The Hall effect and the physical basis of the Hall sensor. If an electric current I is passed along the sample, and a magnetic field B is created perpendicular to the plane of the plate, then an electric field is created on the side planes of the plate in the direction CD, which is called the Hall field. In practice, as a rule, the Hall field is characterized by a potential difference, which is measured between the symmetric points C and D on the side surface of the sample. This potential difference is called the Hall potential difference Uhal or Hall E.M.F. prick, Hall of εhal.

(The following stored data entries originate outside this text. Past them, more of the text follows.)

What follows belongs to an exercise in optimizing a design on an open flow for small area and a short achievable clock period; a production flow would make more cautious choices.
Function was checked by simulation only, so behaviour that the tests miss may differ from the original.
Power and IR drop assume default switching activity.

== run 1 ==
==> flow/design.v (excerpt) <==
module mips8_engine (
    input  wire        clk,
    input  wire        reset,
    input  wire        host_rf_we,
    input  wire [4:0]  host_rf_idx,
    input  wire [31:0] host_rf_wdata,
    input  wire        host_rf_wpresent,
    output wire [31:0] host_rf_rdata,
    output wire        host_rf_rpresent,
    output wire        imem_req,
    output wire [31:0] imem_addr,
    input  wire        imem_valid,
    input  wire [63:0] imem_data,
    output wire        dmem_re,
    output wire        dmem_we,
    output wire [31:0] dmem_addr,
    output wire [31:0] dmem_wdata,
    input  wire [31:0] dmem_rdata,
    input  wire        dmem_present,
    output wire [7:0]  report_occ,
    output wire        report_stall,
    output wire        finished,
    output wire [2:0]  fault_code,
    output wire [31:0] fault_value,
    output wire [63:0] fault_word
);
    localparam [2:0] F_NONE    = 3'd0;
    localparam [2:0] F_ILLEGAL = 3'd1;
    localparam [2:0] F_REGABS  = 3'd2;
    localparam [2:0] F_MEMABS  = 3'd3;
    localparam [2:0] F_FETCH   = 3'd4;
    reg [31:0] rf      [0:31];
    reg [31:0] rf_present;
    wire [1023:0] rf_flat;
    genvar gi;
    generate
        for (gi = 0; gi < 32; gi = gi + 1) begin : g_flat
            assign rf_flat[32*gi +: 32] = rf[gi];
        end
    endgenerate
    reg [31:0] fetch_ptr;
    reg        finished_r;
    reg        stopped_r;        
    reg [2:0]  fault_code_r;
    reg        if1_v;
    reg [63:0] if1_instr;
    reg        if2_v;
    reg [63:0] if2_instr;
    reg        id_v;
    reg        id_stall;         
  ...
==> flow/config.mk <==
export PLATFORM = sky130hd
export DESIGN_NAME = mips8_engine
export DESIGN_NICKNAME = mips8_engine
export VERILOG_FILES = /design/flow/design.v
export SDC_FILE = /design/flow/constraint.sdc
export NUM_CORES = 4
export LEC_CHECK = 0
export CAP_MARGIN = 20
export CORE_MARGIN = 2
export CORE_UTILIZATION = 60
export CTS_CLUSTER_DIAMETER = 80
export CTS_CLUSTER_SIZE = 20
export SETUP_SLACK_MARGIN = 4.7
export SLEW_MARGIN = 20
export SYNTH_HIERARCHICAL = 1
export SYNTH_MINIMUM_KEEP_SIZE = 0
==> flow/constraint.sdc <==
create_clock -name core_clock -period 11.0 [get_ports {clk}]
set_input_delay 2.2000 -clock core_clock [delete_from_list [all_inputs] [get_ports {clk}]]
set_output_delay 2.2000 -clock core_clock [all_outputs]
set_load 0.01 [all_outputs]
standard.sh (not shown) runs the stock make flow with config.mk's settings and CLKGATE_MAP_FILE= SYNTH_SCRIPT=/design/flow/synth_recipe.tcl, a recipe that flattens the netlist after the stock synthesis.
==> flow/flow/run.sh <==
#!/bin/bash
# The standard layout (the standard.sh: standard synthesis, floorplan,
# placement, CTS, routing, finish), with one change: before global placement
# flow/pre_gpl.tcl marks the delay cells and clock buffers don't-use for that
# step, so buffer_ports puts a buf_1 (not a delay cell) on every input and
# output port. Each tool's log is kept under orfs/logs/ as usual; make's own
# output goes to flow_make.log.
set -euo pipefail
export PRE_GLOBAL_PLACE_TCL="$PWD/flow/pre_gpl.tcl"
bash standard.sh finish > flow_make.log 2>&1
==> flow/flow/pre_gpl.tcl <==
# Before global placement: keep buffer_ports from picking delay cells or clock
# buffers for the port buffers, so it puts a buf_1 on every port.
set_dont_use {sky130_fd_sc_hd__clkdlybuf4s* sky130_fd_sc_hd__dlygate* sky130_fd_sc_hd__dlymetal* sky130_fd_sc_hd__clkbuf_*}
Modified inputs, run 2 compared to run 1
- CORE_UTILIZATION: 60 -> 70
==> summary.txt <==
[compare] base=run 1 new=run 2: number of clock-tree buffers in the layout +7, die area down 0.016 mm^2, final area lost 1.1%, number of fill cells in the layout shows a reduction of 30%. Diff run 1 -> run 2 | placed standard-cell area | decrease of about 0.55%. The fraction of area in registers number comes out higher for run 2 vs run 1. In run 2, combined area of the multi-input logic cells is lower than in run 1. Against run 1, run 2 reports a total power that is lower.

In the classical theory of conductivity, the Hall effect is explained by the fact that in a magnetic field, moving electric charges are affected by the Lorentz force, the magnitude and direction of which are determined by the vector equation:
F = e [VB] ( 1 ),
where B is a vector of induction of magnetic-field,
V is a rate of movement of charges,
е is a charge of transmitters of current taking into account a sign.

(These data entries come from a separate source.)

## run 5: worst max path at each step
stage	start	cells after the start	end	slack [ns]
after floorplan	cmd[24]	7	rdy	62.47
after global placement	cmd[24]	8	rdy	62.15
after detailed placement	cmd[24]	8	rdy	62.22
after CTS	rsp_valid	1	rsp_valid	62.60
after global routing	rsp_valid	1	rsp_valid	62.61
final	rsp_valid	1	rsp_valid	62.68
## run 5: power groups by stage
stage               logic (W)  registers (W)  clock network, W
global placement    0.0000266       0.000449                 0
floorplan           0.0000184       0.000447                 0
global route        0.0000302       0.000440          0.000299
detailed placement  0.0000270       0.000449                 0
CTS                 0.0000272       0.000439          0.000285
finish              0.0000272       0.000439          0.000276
This is an optimization exercise on Yosys and OpenROAD, whose aim is small area, a short achievable clock period and few clock cycles, not a production implementation.
Where RTL was checked, it was by simulation tests only, not by an equivalence proof against the original.
No functional check of the RTL was part of runs 3 to 5.
No activity file was given, so power comes from the tool's default toggle rates.

<file path="flow/config.mk">
export PLATFORM = sky130hd
export DESIGN_NAME = pdm_decim
export DESIGN_NICKNAME = pdm_decim
export VERILOG_FILES = /design/flow/design.v
export SDC_FILE = /design/flow/constraint.sdc
export NUM_CORES = 4
export LEC_CHECK = 0
export ABC_CLOCK_PERIOD_IN_PS = 3500
export CAP_MARGIN = 20
export CORE_MARGIN = 2
export CORE_UTILIZATION = 40
export PLACE_DENSITY = 0.6
export SETUP_SLACK_MARGIN = 5
export SLEW_MARGIN = 20
</file>
<file path="flow/constraint.sdc">
create_clock -name core_clock -period 12.0 [get_ports {clk}]
set_input_delay 2.4000 -clock core_clock [delete_from_list [all_inputs] [get_ports {clk}]]
set_output_delay 2.4000 -clock core_clock [all_outputs]
set_load 0.01 [all_outputs]
</file>
From an optimization exercise on the open Yosys and OpenROAD flow, aimed at small area, a short achievable clock period and few clock cycles; shortcuts taken in it are not production practice. Function was checked by simulation only, so behaviour that the tests miss may differ from the original.

===== design/flow/flow/run.sh =====
#!/bin/bash
# Own layout flow: the standard flow (standard.sh) with
#  - synthesis through flow/synth.tcl: the standard flow's script, but ABC maps with an
#    area-recovering script at a realistic delay target; no full-adder
#    extraction and yosys's own carry-lookahead mapping (registers unchanged);
#  - timing repair aiming below the 34 ns constraint (SETUP_SLACK_MARGIN),
#    so that the achieved period is short. The SDC is the standard flow's, unchanged.
# Every tool's output goes to the ORFS logs under orfs/logs; make's own
# output goes to flow_make.log in this folder.
set -euo pipefail
W=$PWD
export FLOW_ABC_DELAY_PS=6000
bash standard.sh \
  SYNTH_SCRIPT=$W/flow/synth.tcl \
  ADDER_MAP_FILE= \
  SYNTH_OPERATIONS_ARGS=-nofsm \
  SETUP_SLACK_MARGIN=25.2 \
  finish > $W/flow_make.log 2>&1

===== design/flow/flow/synth.tcl =====
# The standard flow's synthesis script (synth_recipe.tcl) with one change: ABC maps with
# yosys's own area-recovering script at a realistic delay target instead of
# ORFS's fixed minimum-delay script. Registers are mapped before ABC, exactly
# as in the standard synthesis.
proc synth {args} { yosys synth -nofsm -noshare {*}$args }
proc abc {args} {
  set out {}
  set skip 0
  foreach a $args {
    if {$skip} { set skip 0; continue }
    if {$a eq "-script" || $a eq "-D"} { set skip 1; continue }
    lappend out $a
  }
  yosys abc {*}$out -D $::env(FLOW_ABC_DELAY_PS)
}
source $::env(SCRIPTS_DIR)/synth.tcl
# left out here: clear keep_hierarchy, flatten, clean up, hide names made inside functions, write 1_2_yosys.v

===== design/flow/standard.sh =====
#!/bin/bash
# synth_recipe.tcl (not shown) runs the flow's synth.tcl, then flattens the netlist and writes it again
# the make line also repeats each setting of config.mk as NAME=value (left out here)
make -C /OpenROAD-flow-scripts/flow DESIGN_CONFIG=/design/flow/config.mk WORK_HOME=/design/flow/orfs CLKGATE_MAP_FILE= SYNTH_SCRIPT=/design/flow/synth_recipe.tcl "${@:-finish}"

===== design/flow/config.mk =====
export PLATFORM = sky130hd
export DESIGN_NAME = cprq_core
export DESIGN_NICKNAME = cprq_core
export VERILOG_FILES = /design/flow/design.v
export SDC_FILE = /design/flow/constraint.sdc
export NUM_CORES = 4
export LEC_CHECK = 0
export CAP_MARGIN = 20
export CORE_MARGIN = 2
export CORE_UTILIZATION = 40
export SLEW_MARGIN = 20

===== design/flow/constraint.sdc =====
create_clock -name core_clock -period 34.0 [get_ports {clk}]
set_input_delay 6.8000 -clock core_clock [delete_from_list [all_inputs] [get_ports {clk}]]
set_output_delay 6.8000 -clock core_clock [all_outputs]
set_load 0.01 [all_outputs]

In our case, V is perpendicular to B and the electric field of the Hall is determined by:
Ehal = V B ( 2 ),
is associated E.M.F. Hall of εhal, or hall potential difference as follows:
εhal = Uhal = Ehal d= VBd ( 3 ).
Strength of current which flows through unit of area of cross-sectional of standard is equal to the closeness of current:
J = enV ( 4 ),
where п is an amount of transmitters of current in unit of volume of standard (concentration of transmitters of current). From here strength of current:
I = jbd=enVbd ( 5 ).
That enables to write down:
V = I / enbd ( 6 ),
εhal = IB/ enb ( 7 ).
Thus, E.M.F. Hall (or Uhal) proportional to strength of current, induction of magnetic-field, and inversely proportional to the thickness of standard and concentration of transmitters of current in him.
Often recorded:
εhal = R⋅ IB/b ( 8).
Where the coefficient R = 1 / ne is the Hall constant, which, for example, for semiconductors has a value from 10 - 10∧5 cm3/Cl.